Chapter 30: The Art of the Kunai
The sheer, impossible contrast between Reitō's initial failure and his subsequent, flawless mastery left the training ground steeped in a stunned silence. It was as if a clumsy toddler had, in the span of a few minutes, transformed into a concert pianist.
As he walked back to the group, he passed Uchiha Hibiki. Without looking at him, Reitō murmured, his voice so low only Hibiki could hear, "I hope you enjoyed your moment."
Hibiki's face purpled with rage, his fists trembling. He was about to explode when Uno-sensei's voice, now laced with a new, grudging respect, cut through the tension.

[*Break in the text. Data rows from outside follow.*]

This is an optimization exercise on Yosys and OpenROAD, whose aim is small area, a short achievable clock period and few clock cycles per item, not a production implementation. RTL that was checked went through simulation tests only; none was proved equivalent to the original. Power and IR drop assume default switching activity.

==> flow/design.v <==
module friction_interp (
    input  wire        clk,
    input  wire        rst,
    input  wire        start,
    input  wire [31:0] p,
    input  wire [31:0] pos_min,
    input  wire [31:0] span,
    input  wire        rotary,
    output wire        busy,
    output reg         done,
    output wire [31:0] term,
    output wire        mem_req,
    output wire [7:0]  mem_addr,
    input  wire [31:0] mem_rdata
);
    reg         idle, sub, lin, run;
    reg  [5:0]  cnt;           
    reg         divq;          
    reg         modq;          
    reg         alnq;          
    reg         firstq;        
    reg         hornq;         
    reg         qshq;          
    reg         idxq;          
    reg         selq;          
    reg  [31:0] s_reg;         
    reg         rot;
    reg         sgn;           
    reg         big;           
    reg         ovf;           
    reg  [31:0] rem;           
    reg  [31:0] a;             
    reg  [31:0] m;             
    reg  [47:0] acc;
    reg  [7:0]  addr;
    reg         qd;            
    reg         busy_r;
    assign busy     = busy_r;
    assign mem_req  = run;
    assign mem_addr = addr;
    assign term     = acc[47:16];
    wire        addm  = rem[31];                   
    wire [31:0] x1    = {rem[30:0], a[31]};
    wire [31:0] x2    = s_reg ^ {32{!addm}};
    wire        lo_z  = (x1[7:0] == 8'd0);
    wire        cin   = lin ? lo_z : !addm;
    wire [33:0] y_c   = {1'b0, x1, 1'b1} + {1'b0, x2, cin};
    wire [32:0] y     = y_c[33:1];
    wire        r_neg = x1[31] ^ x2[31] ^ y[32];    
    wire        ge    = !y[31];
    wire        qbit  = ge;
    wire [7:0]  neg_lo = ~x1[7:0] + 8'd1;
    reg  [31:0] s_top;         
    integer k;
    always @(*) begin
        s_top[31] = s_reg[31];
        for (k = 30; k >= 0; k = k - 1) s_top[k] = s_top[k+1] | s_reg[k];
    end
    wire [30:0] r_diff = rem[30:0] ^ {31{sgn}};      
    wire        wide   = |(r_diff & ~s_top[31:1]);
    wire        shr    = alnq & wide;
    wire [32:0] lo    = {1'b0, acc[30:0], a[23]} + {1'b0, m};
    wire [15:0] u2    = acc[46:31];
    wire [15:0] u2p   = u2 + 16'd1;
    wire [15:0] u2m   = u2 - 16'd1;
    wire [15:0] hi    = (lo[32] & !m[31]) ? u2p : (!lo[32] & m[31]) ? u2m : u2;
    wire [7:0]  idx   = a[7:0];
    wire [7:0]  inc   = idx + 8'd1;
    wire [7:0]  nxt   = (!rot && idx == 8'd255) ? 8'd255 : inc;
    wire [5:0]  cnt_d = cnt - 6'd1;
    wire [5:0]  cnt_n = shr ? cnt + 6'd1 : cnt_d;
    always @(posedge clk) begin
        if (rst) begin
            idle <= 1'b1;
            sub  <= 1'b0;
            lin  <= 1'b0;
            run  <= 1'b0;
            done <= 1'b0;
            divq <= 1'b0;
            busy_r <= 1'b0;
        end else begin
            done <= 1'b0;
            if (idle) begin
                if (start) begin
                    idle <= 1'b0;
                    sub  <= 1'b1;
                    busy_r <= 1'b1;
                end
            end
            if (sub) begin
                sub  <= 1'b0;
                lin  <= !rot;
                run  <= rot;
                divq <= rot;
            end
            if (lin) begin
                lin  <= 1'b0;
                run  <= 1'b1;
                divq <= 1'b1;
            end
            if (run) begin
                divq <= (cnt_d >= 6'd5);
                if (cnt == 6'd1) begin
                    run  <= 1'b0;
                    idle <= 1'b1;
                    done <= 1'b1;
                    busy_r <= 1'b0;
                end
            end
        end
    end
    always @(posedge clk) begin
        if (sub) cnt <= 6'd29;
        else if (run) cnt <= cnt_n;
        alnq   <= sub ? rot : (run & alnq & wide);
        modq   <= sub ? rot : (run & rot & ((cnt_d >= 6'd29) | shr));
        qshq   <= sub | lin | (run & (cnt_d >= 6'd21));
        idxq   <= run & (cnt_d == 6'd20);
        selq   <= run & (cnt_d <= 6'd19) & (cnt_d >= 6'd4);
        firstq <= run & (cnt_d == 6'd17);
        hornq  <= run & (cnt_d <= 6'd16) & (cnt_d >= 6'd1);
    end
    always @(posedge clk) begin
        if (idle) begin
            s_reg <= pos_min;
            m     <= span;
            rot   <= rotary;
            a[31] <= p[0];
        end
        if (sub) begin
            sgn   <= r_neg;
            big   <= y[31] & !r_neg;
            ovf   <= 1'b0;
            a     <= {y[0], 31'd0};
            s_reg <= rot ? {1'b0, m[30:0]} : {8'd0, y[31:8]};
        end
        if (lin) begin
            a     <= sgn ? 32'd0 : {y[0], neg_lo, 23'd0};
            s_reg <= {1'b0, m[30:0]};
            ovf   <= big;
        end
        if (idle)
            rem <= {1'b0, p[31:1]};
        else if (sub)
            rem <= {r_neg, y[31:1]};
        else if (lin)
            rem <= sgn ? 32'd0 : {1'b0, y[31:1]};
        else if (shr)
            rem <= {rem[31], rem[31:1]};
        else
            rem <= y[31:0];
        if (shr) begin
            a     <= {rem[0], a[31:1]};
        end else if (divq) begin
            if (qshq) a <= {a[30:0], modq ? 1'b0 : (qbit | ovf)};
            if (!rot && cnt == 6'd29) ovf <= ovf | ge;
        end
        if (run) m <= mem_rdata;
        qd <= qbit;
        if (idxq)
            addr <= idx;
        else if (selq)
            addr <= qd ? nxt : idx;
        acc <= firstq ? {{16{m[31]}}, m[31:16]} : {hi, lo[31:0]};
        if (firstq)
            a[23:8] <= m[15:0];
        else if (hornq)
            a[23:8] <= {a[22:8], 1'b0};
    end
endmodule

"Enough. The basic throw is merely the alphabet," Uno announced, drawing all eyes back to him. "On a real battlefield, your enemy is not a wooden post. He will dodge, he will predict your throws. To be effective, you must learn to think in three dimensions, to control not just the launch, but the journey." In his hands, two kunai appeared. With a fluid motion, he sent them flying towards a target in a straight line. Then, a fraction of a second later, two more kunai left his hands. These latter knives flew faster, on a slightly different arc, and collided with the backs of the first two in mid-air.
Clang! Clink!
The metallic clinks were sharp, precise. The collision altered the trajectories of the first kunai, sending them veering off at unexpected angles to strike two different targets with solid thunks. It was a breathtaking display of spatial reasoning, timing, and force control—a high-level skill often seen in elite chūnin and jōnin.
"This," Uno stated, "is the Kunai Way. It is the language of angles and impacts. Do not expect to master it today. I show you this to shatter any remaining complacency. The path is long."

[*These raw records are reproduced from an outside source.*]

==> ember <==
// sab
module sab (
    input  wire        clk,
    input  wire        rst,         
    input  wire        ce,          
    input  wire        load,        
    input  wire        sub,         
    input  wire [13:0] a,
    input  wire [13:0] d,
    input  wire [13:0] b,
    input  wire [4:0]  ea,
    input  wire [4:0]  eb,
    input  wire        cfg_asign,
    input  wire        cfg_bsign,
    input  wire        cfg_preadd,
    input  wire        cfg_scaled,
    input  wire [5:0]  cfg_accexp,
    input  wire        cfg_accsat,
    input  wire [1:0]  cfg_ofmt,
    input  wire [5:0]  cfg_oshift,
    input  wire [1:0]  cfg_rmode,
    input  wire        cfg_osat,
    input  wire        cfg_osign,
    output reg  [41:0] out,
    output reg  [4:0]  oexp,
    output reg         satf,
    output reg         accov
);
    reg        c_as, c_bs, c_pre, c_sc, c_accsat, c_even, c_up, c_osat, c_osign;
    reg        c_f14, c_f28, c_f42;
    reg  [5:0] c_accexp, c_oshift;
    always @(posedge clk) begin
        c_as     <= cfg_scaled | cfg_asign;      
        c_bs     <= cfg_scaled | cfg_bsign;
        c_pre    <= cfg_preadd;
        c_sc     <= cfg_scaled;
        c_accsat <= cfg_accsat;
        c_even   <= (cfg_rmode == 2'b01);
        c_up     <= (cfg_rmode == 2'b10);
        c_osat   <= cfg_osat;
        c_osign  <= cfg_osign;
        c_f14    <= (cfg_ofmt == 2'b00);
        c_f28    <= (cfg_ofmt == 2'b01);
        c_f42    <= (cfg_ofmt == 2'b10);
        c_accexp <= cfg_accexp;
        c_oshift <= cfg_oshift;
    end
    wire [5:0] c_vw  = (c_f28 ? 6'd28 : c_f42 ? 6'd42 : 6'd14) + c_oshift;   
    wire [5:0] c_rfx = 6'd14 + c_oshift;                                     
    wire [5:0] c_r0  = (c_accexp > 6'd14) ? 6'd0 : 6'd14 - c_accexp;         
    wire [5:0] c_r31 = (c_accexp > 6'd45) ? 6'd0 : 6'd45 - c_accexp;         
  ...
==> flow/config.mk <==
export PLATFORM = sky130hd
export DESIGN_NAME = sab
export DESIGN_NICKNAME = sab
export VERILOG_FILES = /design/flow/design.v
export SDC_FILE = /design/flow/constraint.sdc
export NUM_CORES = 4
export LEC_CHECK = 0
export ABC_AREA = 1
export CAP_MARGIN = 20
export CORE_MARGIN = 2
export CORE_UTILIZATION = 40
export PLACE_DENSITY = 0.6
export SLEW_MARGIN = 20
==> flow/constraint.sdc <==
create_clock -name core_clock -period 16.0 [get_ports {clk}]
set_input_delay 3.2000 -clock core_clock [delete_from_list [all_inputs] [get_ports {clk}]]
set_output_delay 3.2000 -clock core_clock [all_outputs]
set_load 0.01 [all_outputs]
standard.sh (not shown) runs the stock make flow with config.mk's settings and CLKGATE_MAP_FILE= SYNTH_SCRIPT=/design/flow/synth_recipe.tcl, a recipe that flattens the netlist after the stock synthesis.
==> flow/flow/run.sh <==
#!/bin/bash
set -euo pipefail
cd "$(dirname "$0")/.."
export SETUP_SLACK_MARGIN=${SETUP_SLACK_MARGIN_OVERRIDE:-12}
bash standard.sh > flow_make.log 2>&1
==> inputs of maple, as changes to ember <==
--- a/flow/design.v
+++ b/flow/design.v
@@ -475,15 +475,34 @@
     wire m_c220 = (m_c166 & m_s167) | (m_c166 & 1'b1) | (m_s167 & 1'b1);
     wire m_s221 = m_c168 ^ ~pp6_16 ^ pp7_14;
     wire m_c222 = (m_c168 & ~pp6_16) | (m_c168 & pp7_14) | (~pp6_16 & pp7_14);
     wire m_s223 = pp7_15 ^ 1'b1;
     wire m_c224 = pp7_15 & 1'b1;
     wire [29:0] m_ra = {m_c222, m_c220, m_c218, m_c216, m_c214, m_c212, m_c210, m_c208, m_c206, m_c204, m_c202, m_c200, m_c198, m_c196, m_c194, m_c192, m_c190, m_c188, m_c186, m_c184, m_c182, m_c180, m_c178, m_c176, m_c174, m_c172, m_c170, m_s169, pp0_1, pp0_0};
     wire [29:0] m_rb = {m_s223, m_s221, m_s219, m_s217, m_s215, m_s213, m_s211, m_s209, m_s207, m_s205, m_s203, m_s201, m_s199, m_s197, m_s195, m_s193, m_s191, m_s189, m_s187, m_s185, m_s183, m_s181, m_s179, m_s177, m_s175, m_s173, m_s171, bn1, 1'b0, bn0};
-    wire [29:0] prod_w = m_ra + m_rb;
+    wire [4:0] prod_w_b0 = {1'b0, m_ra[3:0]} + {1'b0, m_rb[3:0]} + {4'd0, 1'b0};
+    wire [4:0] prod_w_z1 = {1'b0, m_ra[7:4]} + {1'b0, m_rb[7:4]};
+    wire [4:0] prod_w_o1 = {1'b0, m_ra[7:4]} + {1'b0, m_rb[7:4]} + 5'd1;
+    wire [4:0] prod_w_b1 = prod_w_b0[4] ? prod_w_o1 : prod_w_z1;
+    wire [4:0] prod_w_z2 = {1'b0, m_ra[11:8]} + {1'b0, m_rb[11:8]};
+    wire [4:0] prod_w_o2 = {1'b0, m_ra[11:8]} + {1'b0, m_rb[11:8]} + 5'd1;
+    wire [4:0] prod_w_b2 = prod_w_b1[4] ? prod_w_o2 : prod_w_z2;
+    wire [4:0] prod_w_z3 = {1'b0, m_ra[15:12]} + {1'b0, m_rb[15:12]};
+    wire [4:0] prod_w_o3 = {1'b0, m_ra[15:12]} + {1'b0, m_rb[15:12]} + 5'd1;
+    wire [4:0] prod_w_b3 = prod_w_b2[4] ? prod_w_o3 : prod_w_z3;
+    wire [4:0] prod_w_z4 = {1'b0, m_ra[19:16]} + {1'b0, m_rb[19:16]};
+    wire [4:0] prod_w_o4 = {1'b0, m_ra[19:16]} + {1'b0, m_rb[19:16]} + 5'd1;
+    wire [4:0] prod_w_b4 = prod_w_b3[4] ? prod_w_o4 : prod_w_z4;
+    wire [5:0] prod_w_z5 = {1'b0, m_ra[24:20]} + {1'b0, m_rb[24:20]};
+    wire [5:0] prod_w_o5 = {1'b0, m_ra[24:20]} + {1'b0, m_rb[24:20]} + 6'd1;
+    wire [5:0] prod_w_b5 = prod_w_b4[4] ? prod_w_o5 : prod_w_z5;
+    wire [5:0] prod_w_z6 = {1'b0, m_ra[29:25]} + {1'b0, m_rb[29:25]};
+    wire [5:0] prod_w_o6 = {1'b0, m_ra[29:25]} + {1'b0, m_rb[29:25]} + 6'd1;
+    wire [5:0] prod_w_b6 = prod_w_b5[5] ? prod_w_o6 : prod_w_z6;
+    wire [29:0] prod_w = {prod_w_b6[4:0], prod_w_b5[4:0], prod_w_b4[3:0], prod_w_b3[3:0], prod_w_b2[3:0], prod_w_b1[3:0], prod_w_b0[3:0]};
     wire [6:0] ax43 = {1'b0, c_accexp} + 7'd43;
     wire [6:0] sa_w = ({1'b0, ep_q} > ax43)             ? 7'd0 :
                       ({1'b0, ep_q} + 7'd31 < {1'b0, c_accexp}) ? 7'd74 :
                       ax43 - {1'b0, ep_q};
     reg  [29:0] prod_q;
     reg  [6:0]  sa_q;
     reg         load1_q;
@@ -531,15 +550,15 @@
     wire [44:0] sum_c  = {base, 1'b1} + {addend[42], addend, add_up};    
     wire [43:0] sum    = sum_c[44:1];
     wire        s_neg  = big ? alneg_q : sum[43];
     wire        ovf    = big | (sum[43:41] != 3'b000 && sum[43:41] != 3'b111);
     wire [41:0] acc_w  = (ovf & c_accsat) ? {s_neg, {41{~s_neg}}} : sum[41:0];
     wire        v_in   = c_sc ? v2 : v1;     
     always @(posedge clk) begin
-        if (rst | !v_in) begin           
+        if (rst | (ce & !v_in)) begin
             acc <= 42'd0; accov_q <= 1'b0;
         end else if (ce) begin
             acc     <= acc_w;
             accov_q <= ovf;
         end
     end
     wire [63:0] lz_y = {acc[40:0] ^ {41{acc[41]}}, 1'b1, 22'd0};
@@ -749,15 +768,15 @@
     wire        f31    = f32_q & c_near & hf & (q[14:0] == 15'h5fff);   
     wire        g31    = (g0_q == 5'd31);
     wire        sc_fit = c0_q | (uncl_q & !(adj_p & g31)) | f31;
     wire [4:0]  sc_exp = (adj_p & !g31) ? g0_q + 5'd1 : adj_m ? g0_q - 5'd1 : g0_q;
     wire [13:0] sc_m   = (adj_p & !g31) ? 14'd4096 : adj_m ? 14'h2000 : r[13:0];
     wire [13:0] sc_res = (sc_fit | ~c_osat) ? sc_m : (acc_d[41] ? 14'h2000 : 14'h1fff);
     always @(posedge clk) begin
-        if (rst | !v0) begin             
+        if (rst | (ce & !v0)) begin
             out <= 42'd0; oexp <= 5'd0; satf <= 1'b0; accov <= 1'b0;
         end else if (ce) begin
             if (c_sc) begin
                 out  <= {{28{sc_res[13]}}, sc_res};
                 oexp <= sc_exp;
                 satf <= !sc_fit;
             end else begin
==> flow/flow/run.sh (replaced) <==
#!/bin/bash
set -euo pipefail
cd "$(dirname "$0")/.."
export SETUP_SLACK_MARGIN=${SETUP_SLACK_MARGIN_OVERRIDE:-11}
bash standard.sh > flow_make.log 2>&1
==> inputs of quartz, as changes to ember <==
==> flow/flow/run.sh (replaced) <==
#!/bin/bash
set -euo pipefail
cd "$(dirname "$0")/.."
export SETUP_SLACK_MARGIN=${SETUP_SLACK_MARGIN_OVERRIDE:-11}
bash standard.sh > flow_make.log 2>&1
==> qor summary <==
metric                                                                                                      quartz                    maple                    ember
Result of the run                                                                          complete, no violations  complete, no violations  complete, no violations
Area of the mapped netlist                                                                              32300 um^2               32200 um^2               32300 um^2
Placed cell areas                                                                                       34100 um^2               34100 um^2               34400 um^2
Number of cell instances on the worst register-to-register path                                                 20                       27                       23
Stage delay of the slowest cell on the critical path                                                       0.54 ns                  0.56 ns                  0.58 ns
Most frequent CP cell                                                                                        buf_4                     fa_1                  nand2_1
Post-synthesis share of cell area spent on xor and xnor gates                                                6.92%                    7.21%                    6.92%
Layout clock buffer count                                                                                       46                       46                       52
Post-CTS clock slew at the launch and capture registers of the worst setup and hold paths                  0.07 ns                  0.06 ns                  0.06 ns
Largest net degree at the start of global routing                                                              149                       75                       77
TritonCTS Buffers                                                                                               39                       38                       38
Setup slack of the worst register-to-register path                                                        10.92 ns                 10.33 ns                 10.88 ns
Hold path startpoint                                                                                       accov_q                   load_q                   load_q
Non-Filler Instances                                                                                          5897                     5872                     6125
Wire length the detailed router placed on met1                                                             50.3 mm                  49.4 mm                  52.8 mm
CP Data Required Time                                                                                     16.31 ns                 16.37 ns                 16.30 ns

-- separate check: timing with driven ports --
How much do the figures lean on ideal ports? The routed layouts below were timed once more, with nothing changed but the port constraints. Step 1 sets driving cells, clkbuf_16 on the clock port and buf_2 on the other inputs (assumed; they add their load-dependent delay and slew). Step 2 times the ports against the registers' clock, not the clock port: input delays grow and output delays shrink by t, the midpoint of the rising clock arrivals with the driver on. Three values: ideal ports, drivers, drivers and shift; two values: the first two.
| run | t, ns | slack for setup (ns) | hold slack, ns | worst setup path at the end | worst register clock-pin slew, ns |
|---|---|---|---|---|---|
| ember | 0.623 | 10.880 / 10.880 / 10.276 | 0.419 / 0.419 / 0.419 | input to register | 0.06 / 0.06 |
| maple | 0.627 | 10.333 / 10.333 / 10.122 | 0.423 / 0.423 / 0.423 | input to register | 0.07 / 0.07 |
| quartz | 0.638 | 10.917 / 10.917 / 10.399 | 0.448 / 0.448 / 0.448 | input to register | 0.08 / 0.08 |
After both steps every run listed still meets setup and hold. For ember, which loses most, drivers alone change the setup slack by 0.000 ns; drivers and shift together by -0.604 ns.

The students, humbled, began to practice. The results were predictably poor. Kunai clattered to the ground, flew wildly off-course, or missed collisions entirely. Uno observed without comment, his expectations low. This was a lesson in humility, not a test of skill.
Reitō, however, did not immediately join the chaotic attempts. He stood apart, his gaze inward. His Byakugan was not visibly active, but his inner vision was replaying Uno's demonstration in exquisite, slow-motion detail. He analyzed the exact wrist snap for the initial throw, the subtle body shift to generate the extra speed for the second pair, the precise point of impact on the first kunai's hilt, the resulting vector change. He built a complete, internal physics model of the action.
Only when the simulation was perfect in his mind's eye did he move. He walked to the weapons rack and, to the astonishment of those watching, picked up four kunai—two in each hand.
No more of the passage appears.